* [WORK REQUEST] Print, exactly as written, every line from the first line of the records below through the line containing "u_bank.mem: 1024", and nothing further.

== Segment start ==

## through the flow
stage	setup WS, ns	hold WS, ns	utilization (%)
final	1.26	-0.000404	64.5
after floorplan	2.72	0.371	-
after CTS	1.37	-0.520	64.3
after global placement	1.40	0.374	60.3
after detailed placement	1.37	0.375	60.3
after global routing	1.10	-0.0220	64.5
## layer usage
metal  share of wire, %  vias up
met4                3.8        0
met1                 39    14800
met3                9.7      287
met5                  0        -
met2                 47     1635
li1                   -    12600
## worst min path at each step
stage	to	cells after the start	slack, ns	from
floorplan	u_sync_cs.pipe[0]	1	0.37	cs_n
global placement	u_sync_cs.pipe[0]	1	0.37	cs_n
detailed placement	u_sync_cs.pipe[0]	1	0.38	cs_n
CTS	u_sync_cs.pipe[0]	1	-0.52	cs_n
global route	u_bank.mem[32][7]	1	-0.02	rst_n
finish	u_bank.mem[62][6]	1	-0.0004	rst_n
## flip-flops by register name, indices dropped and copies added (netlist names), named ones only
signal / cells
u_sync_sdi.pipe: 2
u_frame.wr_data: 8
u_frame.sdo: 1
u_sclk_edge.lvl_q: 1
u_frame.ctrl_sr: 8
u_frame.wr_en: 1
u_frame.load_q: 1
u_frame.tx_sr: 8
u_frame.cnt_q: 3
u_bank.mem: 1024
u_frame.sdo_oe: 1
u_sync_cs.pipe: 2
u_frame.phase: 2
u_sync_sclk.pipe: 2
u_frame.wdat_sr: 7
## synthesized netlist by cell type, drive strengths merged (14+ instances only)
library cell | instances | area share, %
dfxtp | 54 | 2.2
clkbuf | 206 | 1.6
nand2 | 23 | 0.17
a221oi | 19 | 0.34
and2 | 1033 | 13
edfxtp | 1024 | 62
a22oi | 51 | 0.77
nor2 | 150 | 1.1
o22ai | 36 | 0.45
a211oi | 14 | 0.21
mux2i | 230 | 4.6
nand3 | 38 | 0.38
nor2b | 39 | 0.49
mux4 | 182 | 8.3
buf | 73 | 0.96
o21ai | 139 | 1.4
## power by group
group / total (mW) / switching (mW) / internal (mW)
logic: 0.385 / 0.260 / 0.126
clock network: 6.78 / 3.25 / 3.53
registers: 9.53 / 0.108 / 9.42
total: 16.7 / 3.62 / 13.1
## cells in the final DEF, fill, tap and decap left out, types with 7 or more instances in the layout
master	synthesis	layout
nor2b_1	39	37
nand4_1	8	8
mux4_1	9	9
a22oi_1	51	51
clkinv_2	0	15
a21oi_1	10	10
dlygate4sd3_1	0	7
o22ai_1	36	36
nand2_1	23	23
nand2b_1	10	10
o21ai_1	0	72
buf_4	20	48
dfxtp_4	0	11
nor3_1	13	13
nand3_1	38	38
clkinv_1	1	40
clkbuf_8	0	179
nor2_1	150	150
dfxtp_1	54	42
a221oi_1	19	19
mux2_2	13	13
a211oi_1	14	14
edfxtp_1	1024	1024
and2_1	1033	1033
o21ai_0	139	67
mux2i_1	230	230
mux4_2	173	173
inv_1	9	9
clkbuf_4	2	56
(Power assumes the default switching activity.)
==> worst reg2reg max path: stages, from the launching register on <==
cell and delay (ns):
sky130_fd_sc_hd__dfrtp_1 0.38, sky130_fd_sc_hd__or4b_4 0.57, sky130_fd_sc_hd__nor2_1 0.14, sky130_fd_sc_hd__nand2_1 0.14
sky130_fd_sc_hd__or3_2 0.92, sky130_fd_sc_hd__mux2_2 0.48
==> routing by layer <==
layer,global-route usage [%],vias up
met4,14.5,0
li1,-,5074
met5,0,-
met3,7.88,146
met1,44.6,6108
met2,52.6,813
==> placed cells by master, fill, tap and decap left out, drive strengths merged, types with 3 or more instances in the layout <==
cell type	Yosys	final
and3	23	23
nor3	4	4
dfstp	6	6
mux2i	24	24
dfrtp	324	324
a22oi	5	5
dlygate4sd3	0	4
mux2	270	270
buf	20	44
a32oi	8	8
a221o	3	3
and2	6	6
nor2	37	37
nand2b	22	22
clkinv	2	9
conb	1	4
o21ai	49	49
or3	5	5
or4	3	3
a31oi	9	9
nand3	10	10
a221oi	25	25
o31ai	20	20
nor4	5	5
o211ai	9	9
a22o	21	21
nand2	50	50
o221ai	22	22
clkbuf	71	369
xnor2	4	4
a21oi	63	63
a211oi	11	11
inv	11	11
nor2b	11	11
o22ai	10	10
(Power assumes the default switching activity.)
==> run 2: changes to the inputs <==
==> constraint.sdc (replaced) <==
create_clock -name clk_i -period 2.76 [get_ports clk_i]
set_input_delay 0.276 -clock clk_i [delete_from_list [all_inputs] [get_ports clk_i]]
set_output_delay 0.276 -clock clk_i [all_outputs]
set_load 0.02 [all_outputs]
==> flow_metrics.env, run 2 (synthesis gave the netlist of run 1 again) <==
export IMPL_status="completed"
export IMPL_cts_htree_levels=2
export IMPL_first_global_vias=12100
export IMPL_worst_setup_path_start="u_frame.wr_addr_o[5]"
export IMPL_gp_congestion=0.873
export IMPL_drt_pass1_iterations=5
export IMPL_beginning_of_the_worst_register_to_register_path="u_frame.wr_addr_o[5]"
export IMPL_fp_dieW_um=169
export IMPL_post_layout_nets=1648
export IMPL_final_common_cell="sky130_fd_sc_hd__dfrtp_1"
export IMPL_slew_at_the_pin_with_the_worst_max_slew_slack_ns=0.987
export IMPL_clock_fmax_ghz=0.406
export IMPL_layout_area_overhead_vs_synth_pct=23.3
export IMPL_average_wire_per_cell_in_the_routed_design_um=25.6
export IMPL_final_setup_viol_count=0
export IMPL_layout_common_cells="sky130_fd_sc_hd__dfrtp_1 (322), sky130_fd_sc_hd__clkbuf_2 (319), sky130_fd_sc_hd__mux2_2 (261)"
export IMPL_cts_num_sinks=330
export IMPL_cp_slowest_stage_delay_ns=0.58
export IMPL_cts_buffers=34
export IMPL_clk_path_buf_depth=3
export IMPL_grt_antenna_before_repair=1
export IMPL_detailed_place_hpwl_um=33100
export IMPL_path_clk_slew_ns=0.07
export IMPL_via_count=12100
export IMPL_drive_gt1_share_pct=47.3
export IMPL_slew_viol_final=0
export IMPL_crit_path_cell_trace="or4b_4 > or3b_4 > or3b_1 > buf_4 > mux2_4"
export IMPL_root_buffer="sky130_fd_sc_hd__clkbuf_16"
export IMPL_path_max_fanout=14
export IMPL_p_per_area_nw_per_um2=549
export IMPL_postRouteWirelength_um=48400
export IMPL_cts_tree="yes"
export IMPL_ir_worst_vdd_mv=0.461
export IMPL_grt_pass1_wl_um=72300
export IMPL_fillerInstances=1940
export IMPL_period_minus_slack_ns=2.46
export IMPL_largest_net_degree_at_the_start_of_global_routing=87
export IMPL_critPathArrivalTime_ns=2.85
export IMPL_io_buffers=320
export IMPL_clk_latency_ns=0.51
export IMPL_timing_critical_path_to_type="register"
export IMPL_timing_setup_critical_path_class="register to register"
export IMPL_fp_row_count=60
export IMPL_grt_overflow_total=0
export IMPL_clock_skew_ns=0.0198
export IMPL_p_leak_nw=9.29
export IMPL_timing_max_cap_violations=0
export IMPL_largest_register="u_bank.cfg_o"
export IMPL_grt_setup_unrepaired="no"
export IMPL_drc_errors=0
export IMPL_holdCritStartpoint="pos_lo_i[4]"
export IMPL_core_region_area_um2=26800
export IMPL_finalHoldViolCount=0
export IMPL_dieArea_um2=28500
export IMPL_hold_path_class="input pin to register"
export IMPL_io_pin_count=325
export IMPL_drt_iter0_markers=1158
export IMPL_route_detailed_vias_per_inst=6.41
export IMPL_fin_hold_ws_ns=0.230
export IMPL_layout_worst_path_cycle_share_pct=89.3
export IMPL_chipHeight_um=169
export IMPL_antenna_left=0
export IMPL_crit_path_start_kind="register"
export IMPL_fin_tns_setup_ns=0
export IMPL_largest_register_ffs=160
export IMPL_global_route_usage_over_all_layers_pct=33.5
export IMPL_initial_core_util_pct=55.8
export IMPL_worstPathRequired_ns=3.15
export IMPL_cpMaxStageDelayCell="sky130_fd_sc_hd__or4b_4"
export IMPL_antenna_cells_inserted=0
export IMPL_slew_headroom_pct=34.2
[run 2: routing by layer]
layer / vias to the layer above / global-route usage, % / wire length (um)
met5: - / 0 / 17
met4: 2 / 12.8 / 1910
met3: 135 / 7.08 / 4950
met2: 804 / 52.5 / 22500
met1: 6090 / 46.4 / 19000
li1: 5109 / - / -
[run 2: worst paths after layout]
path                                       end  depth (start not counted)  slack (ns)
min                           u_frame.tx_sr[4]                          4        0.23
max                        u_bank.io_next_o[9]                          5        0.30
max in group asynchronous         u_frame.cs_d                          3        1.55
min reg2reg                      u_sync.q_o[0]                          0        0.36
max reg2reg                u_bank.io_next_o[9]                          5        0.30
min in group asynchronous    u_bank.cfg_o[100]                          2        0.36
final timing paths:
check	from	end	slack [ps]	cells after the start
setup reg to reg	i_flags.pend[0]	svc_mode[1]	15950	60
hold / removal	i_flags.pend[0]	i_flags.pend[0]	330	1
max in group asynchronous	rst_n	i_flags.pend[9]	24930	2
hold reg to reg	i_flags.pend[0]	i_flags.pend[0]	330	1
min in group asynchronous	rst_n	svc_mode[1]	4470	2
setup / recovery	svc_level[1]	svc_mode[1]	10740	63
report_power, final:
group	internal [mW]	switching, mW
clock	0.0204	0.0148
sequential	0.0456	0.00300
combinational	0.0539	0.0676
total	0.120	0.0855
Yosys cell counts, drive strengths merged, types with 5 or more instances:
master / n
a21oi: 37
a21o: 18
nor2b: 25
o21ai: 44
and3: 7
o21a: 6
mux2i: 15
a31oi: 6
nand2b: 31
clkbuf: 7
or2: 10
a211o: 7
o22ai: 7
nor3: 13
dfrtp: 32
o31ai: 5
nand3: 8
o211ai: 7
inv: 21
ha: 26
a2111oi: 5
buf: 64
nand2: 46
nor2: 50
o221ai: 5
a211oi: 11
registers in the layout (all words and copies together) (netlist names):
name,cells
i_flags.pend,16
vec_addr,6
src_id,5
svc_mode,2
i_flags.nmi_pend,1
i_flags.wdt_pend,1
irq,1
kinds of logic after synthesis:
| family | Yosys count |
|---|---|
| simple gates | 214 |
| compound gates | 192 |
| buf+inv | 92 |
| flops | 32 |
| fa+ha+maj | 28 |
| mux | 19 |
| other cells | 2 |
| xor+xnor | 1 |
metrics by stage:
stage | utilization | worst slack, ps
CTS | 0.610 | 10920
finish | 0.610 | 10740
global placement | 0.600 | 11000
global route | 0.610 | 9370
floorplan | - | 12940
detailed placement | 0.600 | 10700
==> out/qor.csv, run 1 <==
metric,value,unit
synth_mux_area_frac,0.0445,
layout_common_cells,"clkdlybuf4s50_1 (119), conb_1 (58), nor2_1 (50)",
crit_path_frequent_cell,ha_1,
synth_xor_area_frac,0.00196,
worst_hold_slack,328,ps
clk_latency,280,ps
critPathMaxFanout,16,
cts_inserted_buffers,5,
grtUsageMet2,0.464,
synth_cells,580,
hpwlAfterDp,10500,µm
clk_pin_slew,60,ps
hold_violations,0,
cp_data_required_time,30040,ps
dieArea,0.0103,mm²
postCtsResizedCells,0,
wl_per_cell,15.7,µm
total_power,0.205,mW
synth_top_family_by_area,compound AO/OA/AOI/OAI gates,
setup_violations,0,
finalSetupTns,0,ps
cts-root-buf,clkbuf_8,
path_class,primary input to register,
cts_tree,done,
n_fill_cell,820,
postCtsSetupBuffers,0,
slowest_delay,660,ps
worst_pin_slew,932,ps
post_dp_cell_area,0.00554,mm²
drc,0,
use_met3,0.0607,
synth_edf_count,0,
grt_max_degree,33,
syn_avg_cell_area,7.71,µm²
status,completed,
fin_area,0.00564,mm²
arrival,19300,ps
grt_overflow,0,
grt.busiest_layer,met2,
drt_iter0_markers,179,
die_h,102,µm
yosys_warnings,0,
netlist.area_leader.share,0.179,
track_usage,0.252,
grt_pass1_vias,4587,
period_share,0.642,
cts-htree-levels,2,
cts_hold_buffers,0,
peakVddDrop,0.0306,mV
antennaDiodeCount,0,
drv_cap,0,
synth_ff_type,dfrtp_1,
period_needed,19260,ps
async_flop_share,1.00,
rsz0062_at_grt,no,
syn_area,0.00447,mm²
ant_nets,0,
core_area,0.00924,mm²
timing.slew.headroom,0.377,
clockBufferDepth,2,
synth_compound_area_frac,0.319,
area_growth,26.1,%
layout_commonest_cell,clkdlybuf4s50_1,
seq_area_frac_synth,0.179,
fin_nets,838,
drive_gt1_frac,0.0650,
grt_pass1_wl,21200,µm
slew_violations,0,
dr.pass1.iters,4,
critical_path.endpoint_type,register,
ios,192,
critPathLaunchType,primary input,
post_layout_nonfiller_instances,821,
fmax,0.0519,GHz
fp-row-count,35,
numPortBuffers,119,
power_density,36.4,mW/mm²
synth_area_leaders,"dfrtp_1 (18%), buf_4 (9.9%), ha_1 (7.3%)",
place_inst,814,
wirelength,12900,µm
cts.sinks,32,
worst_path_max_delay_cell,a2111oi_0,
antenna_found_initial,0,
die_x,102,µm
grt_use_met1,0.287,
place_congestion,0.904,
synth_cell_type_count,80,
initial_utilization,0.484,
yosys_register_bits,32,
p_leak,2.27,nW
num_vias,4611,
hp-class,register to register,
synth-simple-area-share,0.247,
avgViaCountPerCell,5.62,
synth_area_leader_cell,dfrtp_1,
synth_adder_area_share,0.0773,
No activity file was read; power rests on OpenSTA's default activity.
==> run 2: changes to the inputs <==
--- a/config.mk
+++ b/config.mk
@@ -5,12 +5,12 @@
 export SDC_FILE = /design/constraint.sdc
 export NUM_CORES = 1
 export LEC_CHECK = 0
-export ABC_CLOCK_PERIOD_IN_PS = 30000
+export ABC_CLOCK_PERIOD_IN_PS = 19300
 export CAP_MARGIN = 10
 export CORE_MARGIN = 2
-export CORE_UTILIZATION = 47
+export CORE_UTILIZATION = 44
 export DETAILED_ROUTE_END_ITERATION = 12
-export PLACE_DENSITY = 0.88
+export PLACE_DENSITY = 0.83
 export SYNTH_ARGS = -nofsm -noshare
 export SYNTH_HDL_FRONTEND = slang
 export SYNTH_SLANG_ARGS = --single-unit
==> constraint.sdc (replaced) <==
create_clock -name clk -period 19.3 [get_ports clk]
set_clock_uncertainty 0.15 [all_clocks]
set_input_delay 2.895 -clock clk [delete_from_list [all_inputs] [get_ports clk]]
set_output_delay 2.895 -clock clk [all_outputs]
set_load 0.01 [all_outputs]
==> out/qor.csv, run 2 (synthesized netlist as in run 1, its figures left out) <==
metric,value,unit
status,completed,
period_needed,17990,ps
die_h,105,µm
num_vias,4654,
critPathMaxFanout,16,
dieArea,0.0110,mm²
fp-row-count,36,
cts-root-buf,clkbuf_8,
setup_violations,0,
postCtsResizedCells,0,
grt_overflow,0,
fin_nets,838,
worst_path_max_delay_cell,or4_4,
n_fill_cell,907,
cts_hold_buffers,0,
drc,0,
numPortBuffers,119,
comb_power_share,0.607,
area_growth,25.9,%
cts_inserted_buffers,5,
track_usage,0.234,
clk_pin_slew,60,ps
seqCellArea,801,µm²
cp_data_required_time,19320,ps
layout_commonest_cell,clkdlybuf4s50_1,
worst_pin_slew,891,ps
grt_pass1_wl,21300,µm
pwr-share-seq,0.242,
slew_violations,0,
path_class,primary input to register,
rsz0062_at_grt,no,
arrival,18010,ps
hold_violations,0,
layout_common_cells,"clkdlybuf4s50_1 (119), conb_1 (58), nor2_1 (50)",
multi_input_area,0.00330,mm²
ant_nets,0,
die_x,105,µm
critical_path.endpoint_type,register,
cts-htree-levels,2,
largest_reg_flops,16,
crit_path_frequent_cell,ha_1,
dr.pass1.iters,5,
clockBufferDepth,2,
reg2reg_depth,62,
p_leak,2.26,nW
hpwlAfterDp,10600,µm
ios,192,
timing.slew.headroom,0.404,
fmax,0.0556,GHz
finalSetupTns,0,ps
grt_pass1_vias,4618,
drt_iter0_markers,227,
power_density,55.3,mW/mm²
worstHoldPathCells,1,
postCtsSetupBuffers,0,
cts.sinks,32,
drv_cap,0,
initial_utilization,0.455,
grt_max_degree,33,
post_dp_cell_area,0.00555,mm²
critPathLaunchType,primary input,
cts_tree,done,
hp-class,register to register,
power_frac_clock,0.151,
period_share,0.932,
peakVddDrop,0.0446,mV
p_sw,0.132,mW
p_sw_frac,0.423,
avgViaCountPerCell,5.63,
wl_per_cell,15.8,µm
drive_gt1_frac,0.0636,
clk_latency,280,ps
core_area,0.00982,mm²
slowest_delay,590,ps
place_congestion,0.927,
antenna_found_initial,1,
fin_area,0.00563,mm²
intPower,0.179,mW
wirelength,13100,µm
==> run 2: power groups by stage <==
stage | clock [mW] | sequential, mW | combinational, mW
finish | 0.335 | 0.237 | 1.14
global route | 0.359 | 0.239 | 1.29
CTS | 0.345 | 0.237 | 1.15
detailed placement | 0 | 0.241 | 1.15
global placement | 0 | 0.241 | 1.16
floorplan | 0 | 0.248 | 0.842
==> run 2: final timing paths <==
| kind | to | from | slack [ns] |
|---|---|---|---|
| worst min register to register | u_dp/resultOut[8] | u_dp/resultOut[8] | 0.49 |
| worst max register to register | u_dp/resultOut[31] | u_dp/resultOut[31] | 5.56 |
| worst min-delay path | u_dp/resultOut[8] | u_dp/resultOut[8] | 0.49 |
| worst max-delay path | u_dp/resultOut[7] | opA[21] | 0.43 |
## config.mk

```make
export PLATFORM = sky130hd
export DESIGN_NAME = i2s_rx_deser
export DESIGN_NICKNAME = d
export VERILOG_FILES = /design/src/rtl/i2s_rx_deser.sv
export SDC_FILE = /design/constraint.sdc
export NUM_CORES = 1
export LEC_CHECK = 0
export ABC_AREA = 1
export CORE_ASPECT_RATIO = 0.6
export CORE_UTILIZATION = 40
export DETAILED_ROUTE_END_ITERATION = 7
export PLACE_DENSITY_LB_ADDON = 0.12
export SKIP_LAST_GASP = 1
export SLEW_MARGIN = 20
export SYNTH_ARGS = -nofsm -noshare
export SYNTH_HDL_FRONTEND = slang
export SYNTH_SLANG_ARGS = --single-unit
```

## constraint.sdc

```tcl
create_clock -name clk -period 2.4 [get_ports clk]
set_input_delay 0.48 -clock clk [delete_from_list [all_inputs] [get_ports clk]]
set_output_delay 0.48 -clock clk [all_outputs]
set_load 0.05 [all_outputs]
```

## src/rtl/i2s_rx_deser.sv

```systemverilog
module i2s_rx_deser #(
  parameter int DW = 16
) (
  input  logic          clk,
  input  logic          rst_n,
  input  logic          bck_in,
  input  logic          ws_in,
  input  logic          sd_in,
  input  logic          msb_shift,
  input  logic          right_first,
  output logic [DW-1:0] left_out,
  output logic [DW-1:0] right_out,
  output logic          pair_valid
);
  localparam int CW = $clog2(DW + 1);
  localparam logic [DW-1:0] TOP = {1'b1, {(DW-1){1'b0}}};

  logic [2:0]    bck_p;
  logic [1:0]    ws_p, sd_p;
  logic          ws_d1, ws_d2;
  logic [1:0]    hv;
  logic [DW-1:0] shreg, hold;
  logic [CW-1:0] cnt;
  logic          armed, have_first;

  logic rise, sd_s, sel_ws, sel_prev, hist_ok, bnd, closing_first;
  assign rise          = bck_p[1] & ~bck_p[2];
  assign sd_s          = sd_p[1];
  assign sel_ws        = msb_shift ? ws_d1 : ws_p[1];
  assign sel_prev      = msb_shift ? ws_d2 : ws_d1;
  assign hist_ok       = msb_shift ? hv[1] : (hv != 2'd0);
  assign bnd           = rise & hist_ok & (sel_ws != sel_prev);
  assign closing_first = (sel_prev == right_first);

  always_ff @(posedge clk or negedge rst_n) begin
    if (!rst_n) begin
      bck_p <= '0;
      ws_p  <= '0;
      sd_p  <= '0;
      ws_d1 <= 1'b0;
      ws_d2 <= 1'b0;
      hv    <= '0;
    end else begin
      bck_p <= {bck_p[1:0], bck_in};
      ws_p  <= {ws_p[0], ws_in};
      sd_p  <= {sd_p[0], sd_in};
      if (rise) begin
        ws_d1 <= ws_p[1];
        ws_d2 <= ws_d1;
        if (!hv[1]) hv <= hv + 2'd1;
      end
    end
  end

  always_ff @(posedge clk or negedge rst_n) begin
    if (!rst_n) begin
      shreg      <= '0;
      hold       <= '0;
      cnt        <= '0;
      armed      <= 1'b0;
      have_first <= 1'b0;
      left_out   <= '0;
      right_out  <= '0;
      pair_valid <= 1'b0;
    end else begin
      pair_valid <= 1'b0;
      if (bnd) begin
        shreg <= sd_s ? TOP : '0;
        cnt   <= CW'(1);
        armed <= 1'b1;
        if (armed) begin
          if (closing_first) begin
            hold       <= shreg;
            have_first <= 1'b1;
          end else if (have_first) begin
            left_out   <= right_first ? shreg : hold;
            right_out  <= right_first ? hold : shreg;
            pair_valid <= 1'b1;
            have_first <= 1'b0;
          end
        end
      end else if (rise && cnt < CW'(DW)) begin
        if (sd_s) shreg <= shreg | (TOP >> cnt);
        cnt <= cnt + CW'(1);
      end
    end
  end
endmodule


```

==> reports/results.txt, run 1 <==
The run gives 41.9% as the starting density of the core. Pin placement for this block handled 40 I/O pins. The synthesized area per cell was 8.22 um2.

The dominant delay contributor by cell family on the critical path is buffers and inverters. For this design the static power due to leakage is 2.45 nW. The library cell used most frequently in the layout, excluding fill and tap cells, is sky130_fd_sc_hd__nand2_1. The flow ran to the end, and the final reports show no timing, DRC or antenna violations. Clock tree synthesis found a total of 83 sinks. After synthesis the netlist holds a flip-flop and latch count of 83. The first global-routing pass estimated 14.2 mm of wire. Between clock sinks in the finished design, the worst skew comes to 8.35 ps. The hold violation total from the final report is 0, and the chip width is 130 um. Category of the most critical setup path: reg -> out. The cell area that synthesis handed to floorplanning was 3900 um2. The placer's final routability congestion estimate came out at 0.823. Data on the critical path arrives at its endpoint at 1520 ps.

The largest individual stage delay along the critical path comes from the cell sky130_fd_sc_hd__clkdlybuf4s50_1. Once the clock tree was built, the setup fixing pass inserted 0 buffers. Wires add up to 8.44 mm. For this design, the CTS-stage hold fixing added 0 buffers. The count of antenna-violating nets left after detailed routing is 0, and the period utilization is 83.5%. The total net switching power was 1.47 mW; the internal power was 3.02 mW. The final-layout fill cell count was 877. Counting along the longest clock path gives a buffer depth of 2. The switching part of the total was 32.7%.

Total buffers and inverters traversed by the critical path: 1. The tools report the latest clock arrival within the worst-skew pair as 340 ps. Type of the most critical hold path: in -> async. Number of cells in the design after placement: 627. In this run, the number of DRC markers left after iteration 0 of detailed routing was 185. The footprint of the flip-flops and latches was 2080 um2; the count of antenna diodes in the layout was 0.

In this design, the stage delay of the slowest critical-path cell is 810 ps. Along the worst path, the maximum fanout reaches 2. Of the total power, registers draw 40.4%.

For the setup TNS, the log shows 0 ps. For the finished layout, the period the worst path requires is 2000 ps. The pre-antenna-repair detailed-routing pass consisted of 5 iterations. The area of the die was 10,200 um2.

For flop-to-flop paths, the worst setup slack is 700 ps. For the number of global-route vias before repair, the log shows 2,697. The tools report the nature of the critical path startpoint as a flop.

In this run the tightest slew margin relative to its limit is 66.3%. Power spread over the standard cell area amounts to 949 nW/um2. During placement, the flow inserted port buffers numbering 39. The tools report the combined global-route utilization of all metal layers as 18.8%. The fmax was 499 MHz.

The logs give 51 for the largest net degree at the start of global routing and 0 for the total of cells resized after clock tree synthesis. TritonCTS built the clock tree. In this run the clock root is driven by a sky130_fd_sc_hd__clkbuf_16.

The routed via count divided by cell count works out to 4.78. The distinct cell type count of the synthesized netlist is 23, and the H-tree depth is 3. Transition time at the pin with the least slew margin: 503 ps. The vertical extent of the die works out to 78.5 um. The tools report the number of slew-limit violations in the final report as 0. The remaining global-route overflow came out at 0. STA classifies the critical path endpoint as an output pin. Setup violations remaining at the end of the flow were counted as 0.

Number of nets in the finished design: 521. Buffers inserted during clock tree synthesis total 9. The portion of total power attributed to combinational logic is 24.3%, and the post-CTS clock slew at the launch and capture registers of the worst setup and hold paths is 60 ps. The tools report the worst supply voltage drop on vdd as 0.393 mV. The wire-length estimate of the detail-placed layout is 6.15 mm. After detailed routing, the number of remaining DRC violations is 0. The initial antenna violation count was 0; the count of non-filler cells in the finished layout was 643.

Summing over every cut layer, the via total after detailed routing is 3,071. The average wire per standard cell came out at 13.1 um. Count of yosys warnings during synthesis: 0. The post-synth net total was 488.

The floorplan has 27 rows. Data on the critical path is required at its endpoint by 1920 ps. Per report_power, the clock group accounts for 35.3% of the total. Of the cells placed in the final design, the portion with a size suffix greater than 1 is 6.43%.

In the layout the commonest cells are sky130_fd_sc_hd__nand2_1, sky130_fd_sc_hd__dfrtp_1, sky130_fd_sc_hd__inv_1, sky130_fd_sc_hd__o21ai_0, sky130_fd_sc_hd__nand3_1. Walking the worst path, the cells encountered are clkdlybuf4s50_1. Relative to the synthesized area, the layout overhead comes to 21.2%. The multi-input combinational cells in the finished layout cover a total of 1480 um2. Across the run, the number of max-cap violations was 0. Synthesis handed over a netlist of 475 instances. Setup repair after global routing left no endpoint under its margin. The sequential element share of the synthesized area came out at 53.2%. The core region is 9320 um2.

== Segment end ==

* [EXERCISE ANSWER]
## through the flow
stage	setup WS, ns	hold WS, ns	utilization (%)
final	1.26	-0.000404	64.5
after floorplan	2.72	0.371	-
after CTS	1.37	-0.520	64.3
after global placement	1.40	0.374	60.3
after detailed placement	1.37	0.375	60.3
after global routing	1.10	-0.0220	64.5
## layer usage
metal  share of wire, %  vias up
met4                3.8        0
met1                 39    14800
met3                9.7      287
met5                  0        -
met2                 47     1635
li1                   -    12600
## worst min path at each step
stage	to	cells after the start	slack, ns	from
floorplan	u_sync_cs.pipe[0]	1	0.37	cs_n
global placement	u_sync_cs.pipe[0]	1	0.37	cs_n
detailed placement	u_sync_cs.pipe[0]	1	0.38	cs_n
CTS	u_sync_cs.pipe[0]	1	-0.52	cs_n
global route	u_bank.mem[32][7]	1	-0.02	rst_n
finish	u_bank.mem[62][6]	1	-0.0004	rst_n
## flip-flops by register name, indices dropped and copies added (netlist names), named ones only
signal / cells
u_sync_sdi.pipe: 2
u_frame.wr_data: 8
u_frame.sdo: 1
u_sclk_edge.lvl_q: 1
u_frame.ctrl_sr: 8
u_frame.wr_en: 1
u_frame.load_q: 1
u_frame.tx_sr: 8
u_frame.cnt_q: 3
u_bank.mem: 1024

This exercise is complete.